В определенном смысле мне повезло: практически в каждом архиве я находила дела, связанные с темой книги. За несколько лет удалось собрать документальный материал, свидетельствующий, какой разнообразной, мощной, интересной и живой была русская травести-культура, имевшая свою историю, традиции и талантливых звезд.

Я очень признательна всем, кто помогал мне в поисках архивных дел и щедро делился информацией: Александру Мецу, сотрудникам отдела рукописей Института русской литературы (Пушкинского Дома) и лично Татьяне Царьковой и Ирине Кощиенко, сотрудникам Государственного музея истории религии и лично Ирине Тарасовой, Елене Денисовой, Татьяне Шубиной, Петру Федотову и Юлии Роговой, а также Николаю Иванову, Кириллу Финкельштейну, Дмитрию Пиликину, Евгении Кулаковой, Артёму Классену, Василию Артемову, Маше Ворслав, Ксении Малич и Дмитрию Никитину.

Часть 1. Травести на воле

Глава 1. При дворе

ХОХОТУШКА-ТРАВЕСТИ

В XVIII веке дамы с удовольствием переодевались в мужчин, а кавалеры легко выдавали себя за дам.
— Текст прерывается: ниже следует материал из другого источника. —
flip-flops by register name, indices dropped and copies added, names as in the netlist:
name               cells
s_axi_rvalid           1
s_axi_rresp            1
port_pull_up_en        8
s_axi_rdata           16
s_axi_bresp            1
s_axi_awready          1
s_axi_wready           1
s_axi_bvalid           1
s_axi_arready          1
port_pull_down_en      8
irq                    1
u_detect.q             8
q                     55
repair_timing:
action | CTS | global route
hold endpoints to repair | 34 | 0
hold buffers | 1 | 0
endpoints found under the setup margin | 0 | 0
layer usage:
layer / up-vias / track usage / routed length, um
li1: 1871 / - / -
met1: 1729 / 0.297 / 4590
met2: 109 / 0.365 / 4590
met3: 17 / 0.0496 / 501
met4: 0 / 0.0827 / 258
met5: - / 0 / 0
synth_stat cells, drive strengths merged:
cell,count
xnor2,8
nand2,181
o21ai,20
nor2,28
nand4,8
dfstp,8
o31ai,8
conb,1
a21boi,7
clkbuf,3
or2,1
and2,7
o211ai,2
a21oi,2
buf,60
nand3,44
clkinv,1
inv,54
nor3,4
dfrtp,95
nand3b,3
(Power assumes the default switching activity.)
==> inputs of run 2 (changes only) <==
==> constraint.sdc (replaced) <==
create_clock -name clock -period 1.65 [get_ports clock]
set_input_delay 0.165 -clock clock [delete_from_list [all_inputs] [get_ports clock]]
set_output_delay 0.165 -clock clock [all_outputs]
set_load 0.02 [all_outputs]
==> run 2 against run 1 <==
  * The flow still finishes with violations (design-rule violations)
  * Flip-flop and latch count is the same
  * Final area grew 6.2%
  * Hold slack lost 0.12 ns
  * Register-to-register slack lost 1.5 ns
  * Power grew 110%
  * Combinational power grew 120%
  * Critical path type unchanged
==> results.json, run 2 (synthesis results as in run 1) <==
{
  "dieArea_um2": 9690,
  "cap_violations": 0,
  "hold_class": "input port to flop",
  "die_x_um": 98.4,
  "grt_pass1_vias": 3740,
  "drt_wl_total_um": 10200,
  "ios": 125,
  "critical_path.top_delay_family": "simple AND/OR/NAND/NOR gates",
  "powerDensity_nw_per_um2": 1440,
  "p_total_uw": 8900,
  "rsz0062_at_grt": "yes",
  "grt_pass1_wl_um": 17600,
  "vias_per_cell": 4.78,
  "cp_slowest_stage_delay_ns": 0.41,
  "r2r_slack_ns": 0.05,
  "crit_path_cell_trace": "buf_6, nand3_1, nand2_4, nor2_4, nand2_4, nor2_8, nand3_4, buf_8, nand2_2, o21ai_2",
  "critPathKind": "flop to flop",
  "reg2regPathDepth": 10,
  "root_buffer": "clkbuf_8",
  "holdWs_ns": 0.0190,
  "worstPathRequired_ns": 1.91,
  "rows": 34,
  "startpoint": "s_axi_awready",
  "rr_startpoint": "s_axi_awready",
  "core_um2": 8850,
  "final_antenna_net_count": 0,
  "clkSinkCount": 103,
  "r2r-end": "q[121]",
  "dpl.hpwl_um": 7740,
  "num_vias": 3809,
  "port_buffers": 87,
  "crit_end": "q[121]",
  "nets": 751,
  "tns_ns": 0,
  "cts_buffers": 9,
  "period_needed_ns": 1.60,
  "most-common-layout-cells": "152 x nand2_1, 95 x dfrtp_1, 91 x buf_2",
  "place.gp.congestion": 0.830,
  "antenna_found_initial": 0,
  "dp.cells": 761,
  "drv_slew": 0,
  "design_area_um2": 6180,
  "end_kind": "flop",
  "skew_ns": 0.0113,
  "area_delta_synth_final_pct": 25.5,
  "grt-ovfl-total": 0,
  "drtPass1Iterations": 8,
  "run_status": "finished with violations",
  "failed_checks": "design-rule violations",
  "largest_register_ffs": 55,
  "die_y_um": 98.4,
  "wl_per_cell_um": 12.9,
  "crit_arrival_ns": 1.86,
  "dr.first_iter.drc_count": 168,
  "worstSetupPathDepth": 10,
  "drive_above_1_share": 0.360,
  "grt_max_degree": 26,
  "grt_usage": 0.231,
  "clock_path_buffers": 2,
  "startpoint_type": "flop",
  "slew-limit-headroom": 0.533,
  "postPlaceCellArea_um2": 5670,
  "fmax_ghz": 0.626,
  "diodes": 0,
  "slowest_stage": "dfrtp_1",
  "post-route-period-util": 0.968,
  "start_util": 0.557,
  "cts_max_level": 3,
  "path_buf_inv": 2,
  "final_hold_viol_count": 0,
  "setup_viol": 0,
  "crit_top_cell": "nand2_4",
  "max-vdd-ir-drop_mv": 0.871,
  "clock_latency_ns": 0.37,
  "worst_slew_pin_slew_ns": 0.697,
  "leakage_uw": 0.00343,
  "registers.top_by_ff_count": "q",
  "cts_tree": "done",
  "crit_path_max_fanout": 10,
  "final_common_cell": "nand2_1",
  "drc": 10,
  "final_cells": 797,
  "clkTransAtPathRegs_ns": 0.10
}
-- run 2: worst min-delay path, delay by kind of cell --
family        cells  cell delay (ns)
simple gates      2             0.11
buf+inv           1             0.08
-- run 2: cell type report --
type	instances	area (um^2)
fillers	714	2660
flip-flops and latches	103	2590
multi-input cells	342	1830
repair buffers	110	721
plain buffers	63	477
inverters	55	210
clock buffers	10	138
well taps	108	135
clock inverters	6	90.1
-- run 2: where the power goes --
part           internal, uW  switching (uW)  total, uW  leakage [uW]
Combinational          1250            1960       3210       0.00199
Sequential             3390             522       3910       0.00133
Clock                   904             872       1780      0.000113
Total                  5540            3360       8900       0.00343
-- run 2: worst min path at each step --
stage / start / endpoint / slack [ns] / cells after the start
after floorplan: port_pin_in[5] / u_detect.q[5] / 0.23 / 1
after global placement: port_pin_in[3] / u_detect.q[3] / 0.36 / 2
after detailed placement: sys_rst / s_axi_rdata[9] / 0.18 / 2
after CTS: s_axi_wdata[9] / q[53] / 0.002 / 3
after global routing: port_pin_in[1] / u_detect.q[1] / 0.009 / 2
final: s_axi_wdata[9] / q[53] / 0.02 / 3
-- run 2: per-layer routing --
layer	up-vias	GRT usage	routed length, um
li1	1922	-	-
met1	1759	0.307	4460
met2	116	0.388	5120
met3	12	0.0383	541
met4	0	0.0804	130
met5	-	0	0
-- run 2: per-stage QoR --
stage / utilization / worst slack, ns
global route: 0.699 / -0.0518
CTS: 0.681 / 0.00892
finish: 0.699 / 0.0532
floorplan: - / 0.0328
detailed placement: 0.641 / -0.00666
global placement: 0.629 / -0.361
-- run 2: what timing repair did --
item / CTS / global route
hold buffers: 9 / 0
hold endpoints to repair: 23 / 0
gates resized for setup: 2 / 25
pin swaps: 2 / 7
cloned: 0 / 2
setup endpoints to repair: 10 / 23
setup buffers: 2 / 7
Эти галантные игры провоцировала сама мода, манерная и женственная, заставлявшая всех, независимо от пола, пудриться, румяниться, носить парики и блесткие парчовые костюмы.

Императрица Елизавета Петровна ревностно следила за новостями большой французской моды и старалась не отставать от мадам Помпадур, которая иногда переодевалась юношей. К тому же Елизавета знала, что неотразима в мужском костюме, и, надев камзол, кафтан и кюлоты, появлялась на маскарадах. Мудрая придворная публика талантливо притворялась, что не узнавала ее величество.

Великая княгиня Екатерина Алексеевна (будущая императрица) была свидетелем этих перевоплощений. Она тихо наблюдала за мужественной Елисавет, отмечая изящество ее фигуры, грациозность движений, легкость поступи, словом, всё, чем обладали тогда истинные кавалеры. В своих «Записках» она привела описание маскарада 1744 года, на который Елизавета явилась в мужском костюме и после виртуозно исполненного менуэта промаршировала к Екатерине: «Я позволила себе сказать ей [Елизавете Петровне. – О. Х.], что счастье женщин, что она не мужчина, и что один ее портрет, написанный в таком виде, мог бы вскружить голову многим женщинам. Она очень хорошо приняла то, что я ей сказала от полноты чувств, и ответила мне в том же духе самым милостивым образом, сказав, что если бы она была мужчиной, то я была бы той, которой она дала бы яблоко».

Вероятно, Екатерина Алексеевна видела императрицу в том самом костюме, в котором ее запечатлел художник Луи Каравак в середине 1740-х годов. Это, безусловно, те маскарадные кафтан и парик, которыми она столь легко вводила в заблуждение современниц.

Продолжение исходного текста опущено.